* REQUIRED WORK
In the entries below, find the line with "reg2reg_from=in_addr[1]$_DFF_P_" and print exactly every line from there up to and including the line with "0.50 | 2 | gmask[2]$_DFFE_PP_ | out_data[2]$_DFF_P_ |", with no other lines.
[EXTRACTED RECORDS]
This is an optimization exercise on Yosys and OpenROAD, whose aim is small area, a short achievable clock period and few clock cycles, not a production implementation. Function was checked by simulation only, so behaviour that the tests miss may differ from the original. Power is estimated from default activity; no workload was simulated.

==> design/flow/run.sh <==
#!/bin/bash
# synth_recipe.tcl (not shown) runs the flow's synth.tcl, then flattens the netlist and writes it again
# the make line also repeats each setting of config.mk as NAME=value (left out here)
make -C /OpenROAD-flow-scripts/flow DESIGN_CONFIG=/design/flow/config.mk WORK_HOME=/design/flow/orfs CLKGATE_MAP_FILE= SYNTH_SCRIPT=/design/flow/synth_recipe.tcl finish
==> design/flow/config.mk <==
export PLATFORM = sky130hd
export DESIGN_NAME = bitrat_enc
export DESIGN_NICKNAME = bitrat_enc
export VERILOG_FILES = /design/flow/design.v
export SDC_FILE = /design/flow/constraint.sdc
export NUM_CORES = 4
export LEC_CHECK = 0
export ABC_CLOCK_PERIOD_IN_PS = 2000
export CAP_MARGIN = 20
export CORE_MARGIN = 2
export CORE_UTILIZATION = 40
export SETUP_SLACK_MARGIN = 1.6
export SLEW_MARGIN = 20
==> design/flow/constraint.sdc <==
create_clock -name core_clock -period 5.0 [get_ports {clk}]
set_input_delay 1.0000 -clock core_clock [delete_from_list [all_inputs] [get_ports {clk}]]
set_output_delay 1.0000 -clock core_clock [all_outputs]
set_load 0.01 [all_outputs]
==> design/flow/design.v <==
module bitrat_enc (
    input  wire        clk,
    input  wire        rst,         
    input  wire        start,
    input  wire        prev_bit,
    input  wire [12:0] len,         
    output reg  [11:0] in_addr,
    input  wire [7:0]  in_data,
    output reg         out_we,
    output reg  [12:0] out_addr,
    output reg  [7:0]  out_data,
    output reg         busy,
    output reg         done,
    output reg  [7:0]  cmask,
    output reg  [3:0]  maskw,
    output wire [12:0] count,
    output wire        last
);
    localparam [2:0] S_IDLE = 3'd0,
                     S_B2   = 3'd1,   
                     S_B1   = 3'd2,   
                     S_RUN  = 3'd3,   
                     S_GW   = 3'd4,   
                     S_PW   = 3'd5,   
                     S_SW   = 3'd6,   
                     S_RB   = 3'd7;   
    reg [2:0]  st;
    reg [12:0] lenr;      
    reg        lastb;     
    reg        fullp;     
    reg        f_gs, f_bs, f_ps, f_ss;       
    reg        f_ge, f_be, f_pe, f_se;       
    reg [7:0]  d;
    reg        lit;       
    reg        mbit;      
    reg        mode;      
    reg [12:0] ocur;      
    reg [12:0] gpos, ppos, spos;
    reg        g_has, p_has, s_has;    
    reg        pend_pw, pend_sw;       
    reg [7:0]  gmask, pmask, smask;
    reg [5:0]  ln;        
    reg [12:0] ocur_b;
    reg        p_has_b, s_has_b, mbit_b;
    assign count = ocur;
    assign last  = mbit;
    function [10:0] inc11(input [10:0] x);
        integer i;
        for (i = 0; i < 11; i = i + 1)
            inc11[i] = x[i] ^ ((x & ((11'd1 << i) - 11'd1)) == ((11'd1 << i) - 11'd1));
    endfunction
    function [11:0] inc12(input [11:0] x);
        integer i;
        for (i = 0; i < 12; i = i + 1)
            inc12[i] = x[i] ^ ((x & ((12'd1 << i) - 12'd1)) == ((12'd1 << i) - 12'd1));
    endfunction
    function [10:0] dec11(input [10:0] x);
        integer i;
        for (i = 0; i < 11; i = i + 1)
            dec11[i] = x[i] ^ ((x & ((11'd1 << i) - 11'd1)) == 11'd0);
    endfunction
    wire [11:0] icur    = {dec11(in_addr[11:1]), in_addr[0]};
    wire grp_end  = f_ge || lastb;
    wire blk_end  = fullp && f_be;
    wire pair_end = f_pe || lastb;
    wire sec_end  = f_se || lastb;
    wire esc_mode = mode && fullp;
    wire [7:0] gm_base = f_gs ? 8'd0 : gmask;
    wire [7:0] pm_base = f_ps ? 8'd0 : pmask;
    wire [7:0] sm_base = f_ss ? 8'd0 : smask;
    wire [5:0] ln_base = f_bs ? 6'd0 : ln;
    wire       m_next  = (st == S_RUN && lit) ? d[0] : mbit;
    wire [7:0] gm_next = gm_base | (lit ? (8'h80 >> icur[2:0]) : 8'd0);
    wire       wr      = esc_mode || lit;
    wire       ng      = esc_mode ? f_bs : (lit && !g_has);
    wire       np      = wr && !p_has;
    wire       ns      = wr && !s_has;
    wire [10:0] oh1    = inc11(ocur[12:2]);
    wire [1:0]  ol     = ocur[1:0];
    wire [12:0] o1     = {(ol == 2'd3) ? oh1 : ocur[12:2], ol + 2'd1};
    wire [12:0] o2     = {ol[1]        ? oh1 : ocur[12:2], ol + 2'd2};
    wire [12:0] o3     = {(ol != 2'd0) ? oh1 : ocur[12:2], ol + 2'd3};
    wire [12:0] o4     = {oh1, ol};
    wire [12:0] waddr  = ns ? o3 : np ? o2 : ng ? o1 : ocur;
    wire [12:0] onext  = ns ? o4 : np ? o3 : ng ? o2 : o1;
    wire [5:0] ln_next = ln_base + {5'd0, lit} + {5'd0, lit && !g_has};
    wire       esc     = (ln_base > 6'd32) ||
                         (lit && ((ln_base >= 6'd32) || (!g_has && ln_base >= 6'd31)));
    wire [1:0] inc     = lit ? (g_has ? 2'd1 : 2'd2) : 2'd0;
    wire [1:0] q       = in_addr[4:3];
    wire       fits    = (q == 2'd1) ? ((inc == 2'd0) ? (ln_base <= 6'd5)  :
                                        (inc == 2'd1) ? (ln_base <= 6'd4)  : (ln_base <= 6'd3))  :
                         (q == 2'd2) ? ((inc == 2'd0) ? (ln_base <= 6'd14) :
                                        (inc == 2'd1) ? (ln_base <= 6'd13) : (ln_base <= 6'd12)) :
                         (q == 2'd3) ? ((inc == 2'd0) ? (ln_base <= 6'd23) :
                                        (inc == 2'd1) ? (ln_base <= 6'd22) : (ln_base <= 6'd21)) :
                                       ((inc == 2'd0) ? (ln_base <= 6'd32) :
                                        (inc == 2'd1) ? (ln_base <= 6'd31) : (ln_base <= 6'd30));
    wire       mism    = fullp && (mode ? (f_ge && fits) : esc);
    wire       p_act_n = p_has || wr;
    wire       s_act_n = s_has || wr;
    wire       gw      = grp_end && (esc_mode ? blk_end : lit);
    wire [7:0] pm_grp  = (grp_end && (gm_next != 8'd0)) ? (8'h80 >> icur[5:3]) : 8'd0;
    wire [7:0] pm_esc  = (blk_end && esc_mode && esc) ? (in_addr[5] ? 8'hF0 : 8'h0F) : 8'd0;
    wire [7:0] sm_bit  = (pair_end && p_act_n && !mism) ? (8'h80 >> icur[8:6]) : 8'd0;
    wire [7:0] cm_bit  = (sec_end && s_act_n && !mism) ? (8'h80 >> icur[11:9]) : 8'd0;
    wire pw_run  = pair_end && p_act_n;
    wire sw_run  = sec_end && s_act_n;
    wire fin_run = gw || pw_run || sw_run || lastb;
    wire fin_st  = (st == S_GW) ? (pend_pw || pend_sw || lastb) :
                   (st == S_PW) ? (pend_sw || lastb) : lastb;
    wire stall   = (st == S_GW) || (st == S_PW) || (st == S_SW);
    wire step    = ((st == S_RUN) && !fin_run) || (stall && !fin_st);
    wire [6:0]  base_hi = icur[11:5] - {6'd0, f_bs};
    reg [2:0] st_n;
    reg       fin_n;      
    always @(*) begin
        st_n  = st;
        fin_n = 1'b0;
        case (st)
            S_IDLE: if (start && len != 13'd0) st_n = S_B2;
            S_B2:   st_n = S_B1;
            S_B1:   st_n = S_RUN;
            S_RB:   st_n = S_B2;
            S_RUN: begin
                if (mism)        st_n = S_RB;
                else if (gw)     st_n = S_GW;
                else if (pw_run) st_n = S_PW;
                else if (sw_run) st_n = S_SW;
                else if (lastb)  fin_n = 1'b1;
            end
            S_GW: begin
                if (pend_pw)      st_n = S_PW;
                else if (pend_sw) st_n = S_SW;
                else if (lastb)   fin_n = 1'b1;
                else              st_n = S_RUN;
            end
            S_PW: begin
                if (pend_sw)    st_n = S_SW;
                else if (lastb) fin_n = 1'b1;
                else            st_n = S_RUN;
            end
            S_SW: begin
                if (lastb) fin_n = 1'b1;
                else       st_n = S_RUN;
            end
            default: st_n = S_IDLE;
        endcase
        if (fin_n) st_n = S_IDLE;
    end
    always @(posedge clk) begin
        if (rst) begin
            st     <= S_IDLE;
            busy   <= 1'b0;
            done   <= 1'b0;
            out_we <= 1'b0;
        end else begin
            st     <= st_n;
            busy   <= (st_n != S_IDLE);
            done   <= fin_n || (st == S_IDLE && start && len == 13'd0);
            out_we <= ((st == S_RUN) && (wr || (!esc_mode && g_has))) || stall;
        end
    end
    always @(posedge clk) begin
        case (st)
            S_GW: begin
                out_addr <= gpos;
                out_data <= esc_mode ? 8'h00 : gmask;
            end
            S_PW: begin
                out_addr <= ppos;
                out_data <= pmask;
            end
            S_SW: begin
                out_addr <= spos;
                out_data <= smask;
            end
            default: begin
                out_addr <= wr ? waddr : gpos;
                out_data <= wr ? d : gm_base;
            end
        endcase
        if (!stall) begin
            d   <= in_data;
            lit <= m_next ? (in_data != 8'hFF) : (in_data != 8'h00);
        end
        if (step || st == S_B2 || st == S_B1)
            in_addr <= inc12(in_addr);
        if (step) begin
            lastb <= (in_addr == lenr[11:0]);
            if (in_addr[5:0] == 6'd1)
                fullp <= ({1'b0, in_addr[11:6]} < lenr[12:6]);
            f_gs  <= (in_addr[2:0] == 3'd1);
            f_bs  <= (in_addr[4:0] == 5'd1);
            f_ps  <= (in_addr[5:0] == 6'd1);
            f_ss  <= (in_addr[8:0] == 9'd1);
            f_ge  <= (in_addr[2:0] == 3'd0);
            f_be  <= (in_addr[4:0] == 5'd0);
            f_pe  <= (in_addr[5:0] == 6'd0);
            f_se  <= (in_addr[8:0] == 9'd0);
        end
        case (st)
            S_IDLE: begin
                if (start) begin
                    lenr    <= len;
                    maskw   <= len[12:9] + {3'd0, (len[8:0] != 9'd0)};
                    lastb   <= (len == 13'd1);
                    fullp   <= (len[12:6] != 7'd0);
                    f_gs    <= 1'b1;
                    f_bs    <= 1'b1;
                    f_ps    <= 1'b1;
                    f_ss    <= 1'b1;
                    f_ge    <= 1'b0;
                    f_be    <= 1'b0;
                    f_pe    <= 1'b0;
                    f_se    <= 1'b0;
                    g_has   <= 1'b0;
                    p_has   <= 1'b0;
                    s_has   <= 1'b0;
                    mbit    <= prev_bit;
                    mode    <= 1'b0;
                    in_addr <= 12'd0;
                    ocur    <= 13'd0;
                    cmask   <= 8'd0;
                end
            end
            S_RB: begin
                in_addr <= {base_hi, 5'd0};
                lastb   <= 1'b0;
                fullp   <= 1'b1;
                f_gs    <= 1'b1;
                f_bs    <= 1'b1;
                f_ps    <= !base_hi[0];
                f_ss    <= (base_hi[3:0] == 4'd0);
                f_ge    <= 1'b0;
                f_be    <= 1'b0;
                f_pe    <= 1'b0;
                f_se    <= 1'b0;
                mode    <= ~mode;
                ocur    <= ocur_b;
                g_has   <= 1'b0;
                p_has   <= p_has_b;
                s_has   <= s_has_b;
                mbit    <= mbit_b;
            end
            S_RUN: begin
                if (f_bs && fullp) begin
                    ocur_b  <= ocur;
                    p_has_b <= p_has;
                    s_has_b <= s_has;
                    mbit_b  <= mbit;
                end
                if (ns) spos <= ocur;
                if (np) ppos <= ns ? o1 : ocur;
                if (ng) gpos <= ns ? o2 : np ? o1 : ocur;
                if (lit) mbit <= d[0];
                if (wr) ocur <= onext;
                gmask   <= gm_next;
                ln      <= ln_next;
                g_has   <= !grp_end && (g_has || lit);
                p_has   <= !pair_end && p_act_n;
                s_has   <= !sec_end && s_act_n;
                pend_pw <= pw_run;
                pend_sw <= sw_run;
                pmask   <= pm_base | pm_grp | pm_esc;
                smask   <= sm_base | sm_bit;
                cmask   <= cmask | cm_bit;
            end
            default: ;
        endcase
    end
endmodule
==> reports/results.ini, run 1 <==
[power]
leakage_nw=4.219
comb_power_share_pct=39.9
netSwitchingFraction_pct=38.74
power.density_nw_per_um2=539.6
clkPwrFrac_pct=21.8
ir_worst_vdd_v=0.0002209
internal_power_w=0.003928
p_seq_share_pct=38.3
switching_power_w=0.002484

[synth]
synth_nets=1049
synth_async_sr_flop_share_pct=0
ys_warn_count=1
ys_types=77
synth.avg_cell_area_um2=10.18
yosysSeqAreaShare_pct=50.91
synth_area_um2=10120
synth-edff-count=139
synth-main-ff-cell=edfxtp_1
synth_cells=995
postSynthRegisterBits=188

[worst_setup_path]
max_stage_delay_ns=0.50
crit_chain=inv_1, ha_1, or3b_1, or3_1, nor2_1, ha_2, nand3_1, or4b_1, xor2_1, a221oi_1, a31oi_1
required_ns=5.32
path_max_fanout=6
crit_arrival_ns=3.54
cp_slowest_cell=or4b_1
cp-end-kind=flop
path_class=flop to flop
worstSetupStartpointType=flop

[floorplanning]
die_h_um=163.1
fp.dieW_um=163.1
die_area_um2=26600
core_um2=25040
start_util_pct=40.44
row_count=58
io_pins=87

[clock_network]
clockRootBuffer=clkbuf_16
path_clk_slew_ns=0.07
clock_path_buffers=2
holdBufCountCts=0
cts_tree=yes
cts_setup_buffers=0
numCtsBuffers=17
post_cts_resized=0
htree_levels=4
cts_sinks=188
clk_latency_ns=0.45

[detailed_routing]
ant_nets=0
avgViaCountPerCell=5.791
dr.pass1.iters=5
postRouteWirelength_um=28620
drc=0
wl_per_cell_um=20.46
drt_iter0_drc=822
vias=8101

[finish]
area_delta_synth_final_pct=17.36
fin_cells=1399
final_cell_mix=139 x edfxtp_1, 86 x clkdlybuf4s50_1, 84 x nand2_1
post-route-util_pct=47.46
final_area_um2=11880
final_common_cell=edfxtp_1
antennaDiodeCount=0
nNetsFinal=1110
drive_gt1_share_pct=7.671

[sta]
setup_viol=0
rsz0062_at_grt=false
max_freq_ghz=0.3109
fin_crit_ns=3.216
slew_headroom_pct=35.65
fin_setup_tns_ns=0
fin_skew_ns=0.01558
hold_viol=0
post-route-period-util_pct=64.32
slew_violations=0
tightest_slew_ns=0.9617

[place]
io_buffers=86
dpl-instance-area_um2=11280
routabilityCongestion=0.8886
post-place-cells=1367
hpwl_um=20130

[flow_run]
drv_cap=0

[grt]
grt_usage_pct=22.00
grt_overflow_total=0
grt_pass1_wl_um=44940
grt_max_degree=35
grt_pass1_vias=7659
antenna_found_initial=0

[outcome]
outcome=no timing/DRC/antenna violations

[min_path]
hold_path.class=flop to flop

## worst max-delay path, delay by kind of cell, from the launching register on
kind | cells | cell delay (ns)
flops | 1 | 0.39
simple gates | 5 | 1.61
fa+ha+maj | 2 | 0.47
xor+xnor | 1 | 0.17
buf+inv | 1 | 0.14
compound gates | 2 | 0.32
## registers in the layout (all words and copies together), names as in the netlist, 3 cells and up
| signal | count |
|---|---|
| smask | 8 |
| out_data | 8 |
| out_addr | 13 |
| spos | 13 |
| lenr | 13 |
| ocur | 13 |
| gpos | 13 |
| cmask | 8 |
| maskw | 4 |
| pmask | 8 |
| ocur_b | 13 |
| ppos | 13 |
| d | 8 |
| gmask | 8 |
| ln | 6 |
| in_addr | 12 |
| st | 3 |
## power by group through the flow
stage          sequential (W)  combinational, W  clock, W
2_1_floorplan         0.00237           0.00169         0
3_3_place_gp          0.00247           0.00251         0
3_5_place_dp          0.00248           0.00252         0
4_1_cts               0.00245           0.00254   0.00142
5_1_grt               0.00250           0.00281   0.00148
6_report              0.00246           0.00256   0.00140
## routing by layer
metal  GRT usage [%]  part of all wire (%)  routed length, um  vias up
met4           5.752                   1.6                469        0
met1           33.21                    49              13930     3912
met3           3.631                   6.2               1763       34
met2           32.68                    44              12450      294
met5               0                     0                  0        -
li1                -                     -                  -     3861
## through the flow
stage	power [W]	hold slack (ns)	setup slack [ns]
2_1_floorplan	0.004054	0.4244	2.122
3_3_place_gp	0.004983	0.4750	1.771
3_5_place_dp	0.005002	0.4749	1.730
4_1_cts	0.006408	0.4867	1.728
5_1_grt	0.006785	0.5136	1.602
6_report	0.006412	0.4830	1.784
## path summary, 6_finish.rpt
kind | startpoint | to | slack (ns) | depth (start not counted)
worst max register to register | in_addr[1]$_DFF_P_ | in_addr[10]$_DFF_P_ | 1.78 | 11
worst min-delay path | gmask[2]$_DFFE_PP_ | out_data[2]$_DFF_P_ | 0.48 | 2
worst max-delay path | in_addr[1]$_DFF_P_ | in_addr[10]$_DFF_P_ | 1.78 | 11
worst min register to register | gmask[2]$_DFFE_PP_ | out_data[2]$_DFF_P_ | 0.48 | 2
## Yosys cell counts, drive strengths merged, types with 4 or more instances
| cell type | instances | area [um2] |
|---|---|---|
| o211ai | 7 | 52.55 |
| o31ai | 4 | 30.03 |
| buf | 10 | 50.05 |
| mux2i | 20 | 200.2 |
| clkbuf | 49 | 183.9 |
| or4 | 5 | 41.29 |
| mux2 | 13 | 146.4 |
| nor2 | 79 | 296.5 |
| a21boi | 5 | 37.53 |
| a21o | 6 | 45.04 |
| and3 | 11 | 68.82 |
| o22ai | 27 | 181.4 |
| o221a | 4 | 45.04 |
| o311ai | 6 | 52.55 |
| nor2b | 13 | 81.33 |
| dfxtp | 49 | 980.9 |
| o32ai | 12 | 105.1 |
| and2 | 7 | 43.79 |
| a22oi | 8 | 60.06 |
| o221ai | 4 | 35.03 |
| nand3 | 18 | 90.09 |
| xor2 | 26 | 227.7 |
| edfxtp | 139 | 4174 |
| nand4 | 8 | 50.05 |
| ha | 29 | 362.9 |
| inv | 46 | 172.7 |
| nor4 | 13 | 96.34 |
| a21oi | 72 | 360.4 |
| xnor2 | 31 | 271.5 |
| nand2b | 13 | 81.33 |
| a32o | 9 | 90.09 |
| a31oi | 19 | 118.9 |
| or3 | 10 | 67.56 |
| o21ai | 67 | 335.3 |
| nand2 | 84 | 315.3 |
| nor3 | 22 | 126.4 |
## logic make-up (layout without fill, tap and decap cells)
| family | Yosys count | after routing | synth area share, % |
|---|---|---|---|
| compound gates | 285 | 285 | 18.50 |
| mux | 33 | 33 | 3.423 |
| buf+inv | 105 | 179 | 4.016 |
| fa+ha+maj | 29 | 29 | 3.584 |
| simple gates | 298 | 298 | 14.63 |
| flops | 188 | 188 | 50.91 |
| xor+xnor | 57 | 57 | 4.931 |
## cell type report
cell class	instances	area (um2)
inverter	46	172.7
clock buffer	18	429.2
multi-input combinational	702	4572
tap	330	412.9
fill	2377	13150
sequential	188	5155
clock inverter	14	167.7
timing repair buffer	101	973.4
Testbench counts, summed over its fixed seeds: cycles 340,412.
==> run 2, diff against run 1 <==
--- a/design/flow/config.mk
+++ b/design/flow/config.mk
@@ -11,3 +11,3 @@
 export CORE_UTILIZATION = 40
-export SETUP_SLACK_MARGIN = 1.6
+export SETUP_SLACK_MARGIN = 2.2
 export SLEW_MARGIN = 20
==> reports/results.ini, run 2 <==
[synth]
synth_area_um2=10120
postSynthRegisterBits=188
synth.avg_cell_area_um2=10.18
synth.area.top_cells=edfxtp_1 41%, dfxtp_1 9.7%, ha_1 3.6%
ys_types=77
synth.most_common_cell=edfxtp_1
synth_top_cell_area_share_pct=41.23
synth_cells=995
synth-edff-count=139
ys_warn_count=1
synth-main-ff-cell=edfxtp_1
synth_nets=1049
synth_top_area_cell=edfxtp_1
synth.top_cells.by_count=139 x edfxtp_1, 84 x nand2_1, 79 x nor2_1
synth_async_sr_flop_share_pct=0
yosysSeqAreaShare_pct=50.91

[floorplanning]
core_um2=25040
die_area_um2=26600
die_h_um=163.1
fp.dieW_um=163.1
io_pins=87
row_count=58
start_util_pct=40.44

[power]
ir_worst_vdd_v=0.0002248
total_power_w=0.006534
power.density_nw_per_um2=534.9
leakage_nw=4.370

[worst_setup_path]
rr_worst_depth=11
crit_arrival_ns=3.09
crit_path_start=in_addr[1]$_DFF_P_
reg2reg_from=in_addr[1]$_DFF_P_
path_max_fanout=5
worstSetupEndpoint=in_addr[10]$_DFF_P_
worst-r2r-setup-slack_ns=2.23
reg2reg_to=in_addr[10]$_DFF_P_
cp-end-kind=flop
path_class=flop to flop
required_ns=5.32
worstSetupStartpointType=flop

[place]
dpl-instance-area_um2=11290
io_buffers=86
routabilityCongestion=0.9180
hpwl_um=20100

[clock_network]
holdBufCountCts=0
clock_path_buffers=2
clk_latency_ns=0.44
numCtsBuffers=17
clockRootBuffer=clkbuf_16
cts_tree=yes
htree_levels=4
path_clk_slew_ns=0.07
cts_sinks=188

[grt]
grt_usage_pct=21.97
antenna_found_initial=0
grt_pass1_wl_um=44590
grt_pass1_vias=7569
grt_max_degree=49
grt_overflow_total=0

[detailed_routing]
drt_iter0_drc=848
ant_nets=0
wl_per_cell_um=20.31
dr.pass1.iters=5
vias=8290
avgViaCountPerCell=5.797
postRouteWirelength_um=29050
drc=0

[sta]
fin_crit_ns=2.770
slew_violations=0
setup_viol=0
tightest_slew_ns=1.019
max_freq_ghz=0.3610
fin_skew_ns=0.01146
rsz0062_at_grt=true
hold_viol=0
slew_headroom_pct=31.80
post-route-period-util_pct=55.40
fin_setup_tns_ns=0

[finish]
area_delta_synth_final_pct=20.66
final_area_um2=12220
final_cell_mix=139 x edfxtp_1, 86 x clkdlybuf4s50_1, 83 x nand2_1
n_fill_cell=2297
antennaDiodeCount=0
drive_gt1_share_pct=12.64
nNetsFinal=1141
final_common_cell=edfxtp_1

[min_path]
hold_path.class=flop to flop

[outcome]
outcome=no timing/DRC/antenna violations

[flow_run]
drv_cap=0

run 2: cell type report:
cell class                 count  area (um2)  share of cell area, %
sequential                   188        5166                  42.29
multi-input combinational    702        4682                  38.32
timing repair buffer         132        1210                  9.904
clock buffer                  17       425.4                  3.482
tap                          330       412.9                  3.380
inverter                      46       182.7                  1.495
clock inverter                15       137.6                  1.127
run 2: worst min-delay path by stage:
| stage | slack (ns) | cells after the start | from | end |
|---|---|---|---|---|
| after floorplan | 0.42 | 0 | p_has$_DFFE_PP_ | p_has_b$_DFFE_PP_ |
| after global routing | 0.50 | 2 | gmask[2]$_DFFE_PP_ | out_data[2]$_DFF_P_ |
| final | 0.48 | 2 | gmask[2]$_DFFE_PP_ | out_data[2]$_DFF_P_ |
| after detailed placement | 0.47 | 2 | gmask[2]$_DFFE_PP_ | out_data[2]$_DFF_P_ |
| after CTS | 0.49 | 2 | gmask[2]$_DFFE_PP_ | out_data[2]$_DFF_P_ |
| after global placement | 0.48 | 2 | gmask[2]$_DFFE_PP_ | out_data[2]$_DFF_P_ |
run 2: power breakdown:
group          switching (W)  internal (W)
clock               0.000630      0.000695
combinational        0.00162       0.00118
sequential          0.000294       0.00211
run 2: repair_timing:
item | in CTS | in global routing
setup buffers | 11 | 20
pin swaps | 4 | 3
resized for setup | 17 | 21
setup endpoints to repair | 48 | 26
[/EXTRACTED RECORDS]
* RESULT FOR THIS TASK
reg2reg_from=in_addr[1]$_DFF_P_
path_max_fanout=5
worstSetupEndpoint=in_addr[10]$_DFF_P_
worst-r2r-setup-slack_ns=2.23
reg2reg_to=in_addr[10]$_DFF_P_
cp-end-kind=flop
path_class=flop to flop
required_ns=5.32
worstSetupStartpointType=flop

[place]
dpl-instance-area_um2=11290
io_buffers=86
routabilityCongestion=0.9180
hpwl_um=20100

[clock_network]
holdBufCountCts=0
clock_path_buffers=2
clk_latency_ns=0.44
numCtsBuffers=17
clockRootBuffer=clkbuf_16
cts_tree=yes
htree_levels=4
path_clk_slew_ns=0.07
cts_sinks=188

[grt]
grt_usage_pct=21.97
antenna_found_initial=0
grt_pass1_wl_um=44590
grt_pass1_vias=7569
grt_max_degree=49
grt_overflow_total=0

[detailed_routing]
drt_iter0_drc=848
ant_nets=0
wl_per_cell_um=20.31
dr.pass1.iters=5
vias=8290
avgViaCountPerCell=5.797
postRouteWirelength_um=29050
drc=0

[sta]
fin_crit_ns=2.770
slew_violations=0
setup_viol=0
tightest_slew_ns=1.019
max_freq_ghz=0.3610
fin_skew_ns=0.01146
rsz0062_at_grt=true
hold_viol=0
slew_headroom_pct=31.80
post-route-period-util_pct=55.40
fin_setup_tns_ns=0

[finish]
area_delta_synth_final_pct=20.66
final_area_um2=12220
final_cell_mix=139 x edfxtp_1, 86 x clkdlybuf4s50_1, 83 x nand2_1
n_fill_cell=2297
antennaDiodeCount=0
drive_gt1_share_pct=12.64
nNetsFinal=1141
final_common_cell=edfxtp_1

[min_path]
hold_path.class=flop to flop

[outcome]
outcome=no timing/DRC/antenna violations

[flow_run]
drv_cap=0

run 2: cell type report:
cell class                 count  area (um2)  share of cell area, %
sequential                   188        5166                  42.29
multi-input combinational    702        4682                  38.32
timing repair buffer         132        1210                  9.904
clock buffer                  17       425.4                  3.482
tap                          330       412.9                  3.380
inverter                      46       182.7                  1.495
clock inverter                15       137.6                  1.127
run 2: worst min-delay path by stage:
| stage | slack (ns) | cells after the start | from | end |
|---|---|---|---|---|
| after floorplan | 0.42 | 0 | p_has$_DFFE_PP_ | p_has_b$_DFFE_PP_ |
| after global routing | 0.50 | 2 | gmask[2]$_DFFE_PP_ | out_data[2]$_DFF_P_ |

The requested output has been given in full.